4. How it works — encoders, decoders, and backwards input
Let’s look under the hood of the encoder-decoder architecture. Here is the exact step-by-step process of how an English sentence becomes a French sentence during inference (when the model is actually translating for a user).
Step 1: The encoder reads the input
We have an English sentence: “How are you”. We add a special token to
mark the end of the sentence: <EOS> (end of sentence).
The encoder LSTM reads the vector for “How” and updates its hidden
state. It takes that hidden state, reads “are”, and updates again. It
reads “you”, updates. It reads <EOS>, and updates one final time.
Step 2: The context-vector handoff
The very last hidden state of the encoder LSTM is captured. This is the context vector. All the English words are now discarded. Everything the model knows about the sentence is crammed into this single fixed-size array of numbers.
Step 3: The decoder starts speaking
We awaken the decoder LSTM. We set its initial hidden state to be the
context vector. We feed it a special start-of-sentence <SOS> token to
get it going.
Based on the context vector and the <SOS> token, the decoder outputs
a probability distribution over the entire French vocabulary. It picks
the most likely word — let’s say “Comment”.
Step 4: The feedback loop (greedy decoding)
The decoder takes the word it just generated (“Comment”) and feeds it
back into itself as the input for the next step. It looks at its
updated hidden state, sees “Comment”, and predicts “allez”. It feeds
“allez” back in, and predicts “vous”. It feeds “vous” back in, and
predicts <EOS>. Once it predicts <EOS>, the translation is complete.
The music teacher: teacher forcing
The feedback loop described above is how the model works after it is trained. But during training, if the decoder predicts a wrong word early on, the rest of the sentence will turn into garbage. The model would learn very slowly.
To fix this, researchers use teacher forcing. Imagine a music teacher sitting with you at a harmonium. You are supposed to play the sequence Sa-Re-Ga-Ma. You play Sa, but then you mess up and play Pa instead of Re. If the teacher lets you continue from Pa, you will play the whole song wrong. Instead, the teacher corrects you: “No, the second note was Re. Now, assuming you played Re, what comes next?”
In teacher forcing, during training, we do not feed the decoder its own predicted word. We feed it the actual correct word from the training data, regardless of what it predicted. This keeps training stable and fast.
The weird hack: the reverse-input trick
Here is one of the most famous empirical hacks in deep-learning history. Sutskever noticed the network was struggling with long sentences. The context vector was having a hard time remembering the beginning of the English sentence by the time it got to the end.
His solution? He reversed the English sentence before feeding it to the encoder.
Instead of feeding “A B C”, he fed “C B A”. The decoder still generated the target sequence normally: “X Y Z”.
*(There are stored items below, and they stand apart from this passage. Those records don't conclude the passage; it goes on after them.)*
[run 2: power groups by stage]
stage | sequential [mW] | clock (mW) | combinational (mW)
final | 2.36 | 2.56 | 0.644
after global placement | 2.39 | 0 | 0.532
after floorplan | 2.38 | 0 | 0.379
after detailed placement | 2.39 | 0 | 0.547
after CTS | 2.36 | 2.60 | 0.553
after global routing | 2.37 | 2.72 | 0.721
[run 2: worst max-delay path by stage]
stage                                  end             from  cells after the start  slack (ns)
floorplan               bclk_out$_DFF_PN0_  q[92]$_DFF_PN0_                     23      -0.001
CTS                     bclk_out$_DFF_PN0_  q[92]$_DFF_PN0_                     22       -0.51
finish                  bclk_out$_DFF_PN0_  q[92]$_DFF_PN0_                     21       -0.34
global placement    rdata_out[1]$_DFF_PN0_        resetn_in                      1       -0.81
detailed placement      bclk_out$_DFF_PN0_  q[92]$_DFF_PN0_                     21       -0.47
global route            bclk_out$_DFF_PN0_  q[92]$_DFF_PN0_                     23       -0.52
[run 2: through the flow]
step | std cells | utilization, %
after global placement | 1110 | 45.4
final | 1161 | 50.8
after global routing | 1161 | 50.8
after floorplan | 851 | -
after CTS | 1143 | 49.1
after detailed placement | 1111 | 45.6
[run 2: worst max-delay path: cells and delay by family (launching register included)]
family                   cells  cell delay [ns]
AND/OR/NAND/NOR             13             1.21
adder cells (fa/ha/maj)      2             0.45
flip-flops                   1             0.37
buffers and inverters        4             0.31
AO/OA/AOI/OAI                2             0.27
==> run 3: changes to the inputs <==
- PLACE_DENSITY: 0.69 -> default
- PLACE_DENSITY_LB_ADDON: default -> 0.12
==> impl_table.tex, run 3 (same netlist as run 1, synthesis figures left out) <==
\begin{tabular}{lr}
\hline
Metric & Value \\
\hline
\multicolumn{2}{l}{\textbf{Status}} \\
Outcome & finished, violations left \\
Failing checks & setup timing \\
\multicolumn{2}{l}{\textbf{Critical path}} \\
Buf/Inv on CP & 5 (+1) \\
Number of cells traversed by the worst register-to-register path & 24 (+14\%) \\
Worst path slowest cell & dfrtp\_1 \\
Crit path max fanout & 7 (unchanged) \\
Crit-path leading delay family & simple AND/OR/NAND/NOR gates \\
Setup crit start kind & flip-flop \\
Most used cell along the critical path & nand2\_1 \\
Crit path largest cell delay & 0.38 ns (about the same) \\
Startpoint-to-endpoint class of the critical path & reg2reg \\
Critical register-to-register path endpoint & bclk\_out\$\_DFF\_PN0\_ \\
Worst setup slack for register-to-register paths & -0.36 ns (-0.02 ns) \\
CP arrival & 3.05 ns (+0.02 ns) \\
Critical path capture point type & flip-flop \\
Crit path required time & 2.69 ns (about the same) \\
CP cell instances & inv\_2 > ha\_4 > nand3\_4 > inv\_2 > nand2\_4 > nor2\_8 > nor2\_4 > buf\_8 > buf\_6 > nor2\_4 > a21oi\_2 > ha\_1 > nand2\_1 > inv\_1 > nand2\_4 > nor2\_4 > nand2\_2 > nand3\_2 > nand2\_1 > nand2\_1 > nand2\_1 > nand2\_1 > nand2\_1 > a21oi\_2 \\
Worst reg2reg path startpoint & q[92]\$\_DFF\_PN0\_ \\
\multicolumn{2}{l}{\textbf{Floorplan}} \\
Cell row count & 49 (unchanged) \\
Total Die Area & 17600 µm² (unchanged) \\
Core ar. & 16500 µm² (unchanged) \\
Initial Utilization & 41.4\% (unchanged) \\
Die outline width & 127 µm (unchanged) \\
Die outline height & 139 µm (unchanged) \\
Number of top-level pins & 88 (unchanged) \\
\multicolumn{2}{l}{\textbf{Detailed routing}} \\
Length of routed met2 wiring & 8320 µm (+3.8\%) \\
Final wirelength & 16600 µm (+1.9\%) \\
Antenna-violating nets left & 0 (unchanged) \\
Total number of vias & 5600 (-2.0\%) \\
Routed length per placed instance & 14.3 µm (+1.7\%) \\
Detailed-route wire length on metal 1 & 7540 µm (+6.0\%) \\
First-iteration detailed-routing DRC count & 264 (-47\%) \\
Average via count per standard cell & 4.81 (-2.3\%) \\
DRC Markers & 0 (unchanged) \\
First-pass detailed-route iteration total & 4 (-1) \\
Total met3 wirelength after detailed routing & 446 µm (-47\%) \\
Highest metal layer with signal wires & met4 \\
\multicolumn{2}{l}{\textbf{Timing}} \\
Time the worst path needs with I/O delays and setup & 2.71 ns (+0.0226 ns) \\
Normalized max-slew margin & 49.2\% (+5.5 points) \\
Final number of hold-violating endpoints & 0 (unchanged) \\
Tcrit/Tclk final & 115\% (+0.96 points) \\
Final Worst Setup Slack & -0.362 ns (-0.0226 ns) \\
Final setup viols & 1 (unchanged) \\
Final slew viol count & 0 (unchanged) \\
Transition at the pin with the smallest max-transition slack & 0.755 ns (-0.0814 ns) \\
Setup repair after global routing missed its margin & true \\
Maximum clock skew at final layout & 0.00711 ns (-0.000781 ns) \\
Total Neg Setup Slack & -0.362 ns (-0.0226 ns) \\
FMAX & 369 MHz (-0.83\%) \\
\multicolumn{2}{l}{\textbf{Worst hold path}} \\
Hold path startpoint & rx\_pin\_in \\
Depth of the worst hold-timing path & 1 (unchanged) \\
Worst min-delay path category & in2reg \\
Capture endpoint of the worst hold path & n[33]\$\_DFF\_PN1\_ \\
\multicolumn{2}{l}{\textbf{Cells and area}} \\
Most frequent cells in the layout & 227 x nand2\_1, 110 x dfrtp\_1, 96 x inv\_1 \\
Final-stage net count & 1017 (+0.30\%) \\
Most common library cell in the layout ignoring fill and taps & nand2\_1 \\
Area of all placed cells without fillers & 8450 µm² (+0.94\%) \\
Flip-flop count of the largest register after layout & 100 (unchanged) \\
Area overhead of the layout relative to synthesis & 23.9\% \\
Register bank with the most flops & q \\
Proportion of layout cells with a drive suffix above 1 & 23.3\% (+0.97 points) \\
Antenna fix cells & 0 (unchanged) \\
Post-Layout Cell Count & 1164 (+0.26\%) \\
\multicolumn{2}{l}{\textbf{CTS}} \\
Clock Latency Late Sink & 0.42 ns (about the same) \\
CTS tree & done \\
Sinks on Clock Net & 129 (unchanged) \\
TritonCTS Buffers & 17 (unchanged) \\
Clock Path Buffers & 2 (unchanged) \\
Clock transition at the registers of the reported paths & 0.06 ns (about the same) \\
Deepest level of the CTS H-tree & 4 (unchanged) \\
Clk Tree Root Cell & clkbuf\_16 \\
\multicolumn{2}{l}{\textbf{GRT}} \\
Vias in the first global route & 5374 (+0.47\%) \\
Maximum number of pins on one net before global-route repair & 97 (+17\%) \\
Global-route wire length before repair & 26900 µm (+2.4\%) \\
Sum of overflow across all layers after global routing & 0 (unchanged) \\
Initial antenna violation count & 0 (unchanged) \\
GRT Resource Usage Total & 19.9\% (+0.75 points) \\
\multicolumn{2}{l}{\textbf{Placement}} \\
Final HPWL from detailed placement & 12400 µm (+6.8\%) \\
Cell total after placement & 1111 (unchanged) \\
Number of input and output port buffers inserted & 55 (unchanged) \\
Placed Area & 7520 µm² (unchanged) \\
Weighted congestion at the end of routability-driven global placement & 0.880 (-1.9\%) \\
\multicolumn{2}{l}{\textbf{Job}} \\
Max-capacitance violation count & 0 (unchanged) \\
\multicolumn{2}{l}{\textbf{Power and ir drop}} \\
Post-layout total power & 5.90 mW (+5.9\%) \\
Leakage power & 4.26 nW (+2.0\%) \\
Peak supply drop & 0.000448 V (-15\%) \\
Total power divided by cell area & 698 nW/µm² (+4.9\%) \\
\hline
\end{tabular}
Why did this work so well?
Think about how Indian addresses are often written locally — Name, House Number, Street, City, State, PIN code. An English postal system usually expects the reverse, starting broad and getting specific. The information closest to what you need is placed closest to where it will be used.
Same idea here. If you feed the source sentence normally, word “A” is far away from word “X” in the network’s processing steps. By reversing the input to “C B A”, word “A” is processed right before the context vector is handed off. Therefore, word “A” is very fresh in the network’s memory just as the decoder needs to start translating the beginning of the sentence to word “X”. This simple trick dramatically improved their BLEU scores (the standard metric for measuring translation quality).